Ithink.pl - Dziennikartstwo Obywatelskie
POPłuczyny
dodano 04.04.2007
Co zostanie jak odejmiemy Scissor Sisters szaleństwo, Robbiemu Williamsowi charyzmę a Eltonowi Johnowi talent? Odpowiedź: Mika.
To miało być wydarzenie. Dziennikarze BBC wskazywali tego wykonawcę jako najlepiej rokującego. Złośliwi mogliby twierdzić, że ich uwiódł swoją niesprecyzowaną do końca seksualnością. Krążą plotki o tym jakobym nasz młodzian był proweniencji nie odpowiadającej rządzącym obecnie w Polsce.
Pod pseudonimem Mika kryje się Michael Holbrook Penniman urodzony w Bejrucie. Wychowywał się w Paryżu i Londynie. W Londynie solidnie wyszkolił sobie głos. W zakresie techniki jest naprawdę dobry. Osiąga falsetem stany pokrewne Bee Gees.
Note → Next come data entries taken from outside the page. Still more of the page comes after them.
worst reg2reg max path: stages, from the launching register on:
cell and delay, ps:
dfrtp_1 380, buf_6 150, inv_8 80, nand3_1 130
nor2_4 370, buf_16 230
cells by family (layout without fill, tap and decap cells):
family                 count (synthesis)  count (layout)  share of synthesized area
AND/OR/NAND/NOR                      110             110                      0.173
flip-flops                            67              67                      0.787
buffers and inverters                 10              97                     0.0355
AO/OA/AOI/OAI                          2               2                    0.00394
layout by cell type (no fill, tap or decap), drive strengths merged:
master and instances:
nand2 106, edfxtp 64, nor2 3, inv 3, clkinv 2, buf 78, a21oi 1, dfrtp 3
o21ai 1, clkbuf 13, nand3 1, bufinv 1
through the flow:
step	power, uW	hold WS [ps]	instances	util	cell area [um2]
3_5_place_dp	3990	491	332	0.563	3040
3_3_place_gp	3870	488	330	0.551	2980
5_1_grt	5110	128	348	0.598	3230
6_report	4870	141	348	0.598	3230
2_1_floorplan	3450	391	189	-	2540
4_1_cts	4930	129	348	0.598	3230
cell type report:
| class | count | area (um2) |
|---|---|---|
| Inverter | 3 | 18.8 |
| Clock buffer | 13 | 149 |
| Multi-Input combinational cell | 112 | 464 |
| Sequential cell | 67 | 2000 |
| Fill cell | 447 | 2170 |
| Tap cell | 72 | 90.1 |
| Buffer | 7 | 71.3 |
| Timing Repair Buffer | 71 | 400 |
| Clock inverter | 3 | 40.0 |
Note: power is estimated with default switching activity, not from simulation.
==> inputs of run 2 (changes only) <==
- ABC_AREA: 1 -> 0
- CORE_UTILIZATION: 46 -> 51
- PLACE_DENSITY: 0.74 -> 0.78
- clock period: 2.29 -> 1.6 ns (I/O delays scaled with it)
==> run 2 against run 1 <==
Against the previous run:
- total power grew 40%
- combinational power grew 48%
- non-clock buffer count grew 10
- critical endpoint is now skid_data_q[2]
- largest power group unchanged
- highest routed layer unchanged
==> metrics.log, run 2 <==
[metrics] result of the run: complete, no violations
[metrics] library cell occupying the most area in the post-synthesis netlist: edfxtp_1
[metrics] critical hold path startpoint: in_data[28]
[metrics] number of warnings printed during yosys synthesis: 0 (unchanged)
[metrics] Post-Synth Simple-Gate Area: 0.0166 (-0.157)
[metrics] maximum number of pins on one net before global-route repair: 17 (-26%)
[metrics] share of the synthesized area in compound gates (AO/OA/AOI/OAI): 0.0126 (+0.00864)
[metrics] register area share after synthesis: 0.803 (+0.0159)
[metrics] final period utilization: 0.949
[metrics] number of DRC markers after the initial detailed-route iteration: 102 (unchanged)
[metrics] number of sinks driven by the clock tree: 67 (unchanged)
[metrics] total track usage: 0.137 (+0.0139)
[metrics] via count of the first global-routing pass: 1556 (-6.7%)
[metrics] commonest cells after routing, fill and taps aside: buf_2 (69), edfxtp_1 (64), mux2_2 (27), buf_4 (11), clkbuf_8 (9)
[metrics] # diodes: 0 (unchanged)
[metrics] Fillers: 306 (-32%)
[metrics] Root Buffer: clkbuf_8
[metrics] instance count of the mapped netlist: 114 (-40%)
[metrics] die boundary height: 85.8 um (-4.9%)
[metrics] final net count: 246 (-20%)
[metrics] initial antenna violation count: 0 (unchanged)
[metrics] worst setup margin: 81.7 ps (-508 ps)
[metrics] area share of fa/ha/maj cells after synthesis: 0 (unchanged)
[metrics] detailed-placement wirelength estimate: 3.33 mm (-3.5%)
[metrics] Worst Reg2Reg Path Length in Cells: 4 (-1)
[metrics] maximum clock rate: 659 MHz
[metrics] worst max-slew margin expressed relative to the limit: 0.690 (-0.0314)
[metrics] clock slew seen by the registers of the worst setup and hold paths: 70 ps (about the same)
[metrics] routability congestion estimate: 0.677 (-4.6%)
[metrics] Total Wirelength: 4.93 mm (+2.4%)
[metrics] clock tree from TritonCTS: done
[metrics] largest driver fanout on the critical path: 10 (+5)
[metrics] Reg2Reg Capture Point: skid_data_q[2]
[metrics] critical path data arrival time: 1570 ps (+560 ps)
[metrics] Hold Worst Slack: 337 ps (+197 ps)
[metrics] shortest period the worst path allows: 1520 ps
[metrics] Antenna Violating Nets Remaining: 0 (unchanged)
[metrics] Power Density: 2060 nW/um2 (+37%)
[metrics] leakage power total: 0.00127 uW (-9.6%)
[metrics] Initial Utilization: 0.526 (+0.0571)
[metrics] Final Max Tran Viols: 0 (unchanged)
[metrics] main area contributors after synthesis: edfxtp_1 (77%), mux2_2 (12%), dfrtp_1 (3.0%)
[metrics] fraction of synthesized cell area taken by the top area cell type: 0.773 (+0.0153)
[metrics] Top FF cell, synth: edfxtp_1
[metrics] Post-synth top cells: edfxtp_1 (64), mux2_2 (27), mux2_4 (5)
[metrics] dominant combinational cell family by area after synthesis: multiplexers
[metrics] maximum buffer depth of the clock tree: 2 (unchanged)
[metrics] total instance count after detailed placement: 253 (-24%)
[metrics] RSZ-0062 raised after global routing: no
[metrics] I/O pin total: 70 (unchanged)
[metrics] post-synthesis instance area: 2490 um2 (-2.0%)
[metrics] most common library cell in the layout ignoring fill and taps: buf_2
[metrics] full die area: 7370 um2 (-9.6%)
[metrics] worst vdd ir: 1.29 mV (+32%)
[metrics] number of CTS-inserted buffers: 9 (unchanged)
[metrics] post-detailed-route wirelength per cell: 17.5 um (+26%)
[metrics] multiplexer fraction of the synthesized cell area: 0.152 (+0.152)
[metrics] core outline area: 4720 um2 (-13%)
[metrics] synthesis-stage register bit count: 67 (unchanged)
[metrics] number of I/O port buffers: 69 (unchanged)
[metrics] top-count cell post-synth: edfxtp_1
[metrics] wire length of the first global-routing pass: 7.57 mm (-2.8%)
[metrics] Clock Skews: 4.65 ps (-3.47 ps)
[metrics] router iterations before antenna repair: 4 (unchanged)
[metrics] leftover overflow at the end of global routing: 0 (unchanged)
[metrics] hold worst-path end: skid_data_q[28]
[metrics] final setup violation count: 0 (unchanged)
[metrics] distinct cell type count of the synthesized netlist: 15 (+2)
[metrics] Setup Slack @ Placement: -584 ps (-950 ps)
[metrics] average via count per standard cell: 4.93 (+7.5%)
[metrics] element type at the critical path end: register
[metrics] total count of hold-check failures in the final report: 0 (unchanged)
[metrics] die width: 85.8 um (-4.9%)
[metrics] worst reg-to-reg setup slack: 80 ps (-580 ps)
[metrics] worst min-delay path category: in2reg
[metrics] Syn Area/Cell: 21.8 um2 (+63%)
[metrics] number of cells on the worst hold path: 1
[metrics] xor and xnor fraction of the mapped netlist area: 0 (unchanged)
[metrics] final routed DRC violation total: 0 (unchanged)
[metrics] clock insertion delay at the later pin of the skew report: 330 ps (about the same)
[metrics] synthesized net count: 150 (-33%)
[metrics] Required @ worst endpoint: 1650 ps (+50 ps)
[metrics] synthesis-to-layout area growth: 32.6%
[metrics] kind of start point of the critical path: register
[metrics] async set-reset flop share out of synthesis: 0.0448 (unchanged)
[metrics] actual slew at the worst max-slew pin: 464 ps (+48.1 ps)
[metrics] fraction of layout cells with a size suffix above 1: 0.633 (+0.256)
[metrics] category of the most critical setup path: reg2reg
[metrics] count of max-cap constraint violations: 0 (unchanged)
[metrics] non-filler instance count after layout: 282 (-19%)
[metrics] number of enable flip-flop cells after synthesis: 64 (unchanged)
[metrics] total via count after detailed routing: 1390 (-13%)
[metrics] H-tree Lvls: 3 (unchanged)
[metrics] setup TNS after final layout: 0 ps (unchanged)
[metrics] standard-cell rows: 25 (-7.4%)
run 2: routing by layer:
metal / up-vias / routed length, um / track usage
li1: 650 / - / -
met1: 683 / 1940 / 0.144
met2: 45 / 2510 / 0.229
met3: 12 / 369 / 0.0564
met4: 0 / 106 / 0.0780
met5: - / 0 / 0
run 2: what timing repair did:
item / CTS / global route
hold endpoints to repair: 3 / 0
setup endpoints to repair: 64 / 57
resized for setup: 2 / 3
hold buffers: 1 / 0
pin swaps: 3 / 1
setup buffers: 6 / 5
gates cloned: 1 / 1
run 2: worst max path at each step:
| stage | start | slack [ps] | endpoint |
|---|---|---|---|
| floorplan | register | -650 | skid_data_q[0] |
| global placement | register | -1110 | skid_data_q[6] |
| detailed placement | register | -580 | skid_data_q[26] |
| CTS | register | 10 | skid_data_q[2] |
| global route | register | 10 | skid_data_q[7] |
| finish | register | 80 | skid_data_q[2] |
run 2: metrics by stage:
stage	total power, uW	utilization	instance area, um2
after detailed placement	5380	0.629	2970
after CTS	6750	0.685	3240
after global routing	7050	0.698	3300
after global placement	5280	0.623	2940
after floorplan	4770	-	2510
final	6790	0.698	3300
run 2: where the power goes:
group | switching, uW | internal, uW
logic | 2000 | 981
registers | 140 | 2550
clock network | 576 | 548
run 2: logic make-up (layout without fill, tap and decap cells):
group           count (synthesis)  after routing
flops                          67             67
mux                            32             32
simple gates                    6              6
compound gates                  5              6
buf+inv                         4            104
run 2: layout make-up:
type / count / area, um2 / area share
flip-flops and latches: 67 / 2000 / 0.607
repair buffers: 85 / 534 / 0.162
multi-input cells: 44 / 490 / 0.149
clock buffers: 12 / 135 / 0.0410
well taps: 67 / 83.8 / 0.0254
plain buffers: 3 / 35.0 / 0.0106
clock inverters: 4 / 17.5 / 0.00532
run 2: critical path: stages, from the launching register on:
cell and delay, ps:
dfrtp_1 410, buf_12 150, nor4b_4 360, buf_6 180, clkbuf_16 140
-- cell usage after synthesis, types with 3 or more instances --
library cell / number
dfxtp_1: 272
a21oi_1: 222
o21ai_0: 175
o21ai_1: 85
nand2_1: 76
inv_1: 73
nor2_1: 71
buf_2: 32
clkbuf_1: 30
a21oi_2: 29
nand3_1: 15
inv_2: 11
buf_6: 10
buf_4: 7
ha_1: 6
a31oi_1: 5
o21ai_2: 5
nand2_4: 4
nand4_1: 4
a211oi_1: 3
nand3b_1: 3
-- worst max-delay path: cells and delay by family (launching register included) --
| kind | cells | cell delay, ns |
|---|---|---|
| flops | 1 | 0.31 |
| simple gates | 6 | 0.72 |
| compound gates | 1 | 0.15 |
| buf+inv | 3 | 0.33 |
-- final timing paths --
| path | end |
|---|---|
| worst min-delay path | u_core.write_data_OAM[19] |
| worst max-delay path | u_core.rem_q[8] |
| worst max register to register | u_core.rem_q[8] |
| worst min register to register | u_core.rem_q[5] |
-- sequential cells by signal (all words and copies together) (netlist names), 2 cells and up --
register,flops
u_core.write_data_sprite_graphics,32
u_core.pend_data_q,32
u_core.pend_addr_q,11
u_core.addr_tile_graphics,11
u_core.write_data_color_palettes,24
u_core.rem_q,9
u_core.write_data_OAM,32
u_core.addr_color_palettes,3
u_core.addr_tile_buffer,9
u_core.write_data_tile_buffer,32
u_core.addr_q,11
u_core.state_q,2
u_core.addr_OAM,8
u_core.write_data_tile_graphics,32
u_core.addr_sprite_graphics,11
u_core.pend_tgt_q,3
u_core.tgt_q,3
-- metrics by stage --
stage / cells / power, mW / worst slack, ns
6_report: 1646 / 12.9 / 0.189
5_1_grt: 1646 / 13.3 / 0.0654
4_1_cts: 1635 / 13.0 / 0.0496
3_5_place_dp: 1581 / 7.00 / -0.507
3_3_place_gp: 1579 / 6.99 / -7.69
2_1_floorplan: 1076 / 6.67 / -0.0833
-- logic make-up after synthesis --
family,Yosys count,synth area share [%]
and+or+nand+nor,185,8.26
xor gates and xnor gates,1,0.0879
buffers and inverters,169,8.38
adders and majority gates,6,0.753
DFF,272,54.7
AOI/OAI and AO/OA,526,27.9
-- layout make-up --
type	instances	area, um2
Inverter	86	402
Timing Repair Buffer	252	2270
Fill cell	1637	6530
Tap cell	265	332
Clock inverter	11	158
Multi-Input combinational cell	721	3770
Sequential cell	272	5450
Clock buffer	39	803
==> src/rtl/bp_me_mem_fwd_rr_arbiter_pkg.sv <==
// Shared types and helpers for the BedRock mem_fwd round-robin arbiter.
package bp_me_mem_fwd_rr_arbiter_pkg;

  typedef enum logic {e_arb_idle, e_arb_busy} bp_me_arb_state_e;

  localparam int unsigned max_req_lp = 16;

  // Index width that stays at least one bit wide for a single requester.
  function automatic int unsigned safe_clog2(input int unsigned n);
    return (n <= 1) ? 1 : $clog2(n);
  endfunction

endpackage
Jego frywolność przypomina nieco lata 60 ubiegłego wieku. Swój image podał w pastelowych barwach. Świetnie prezentuje się w wywiadach twierdząc, że piosenki autorskie nie powinny być wyłącznie smutne. Idealny materiał na gwiazdę i idola. Tylko, że tak nie jest.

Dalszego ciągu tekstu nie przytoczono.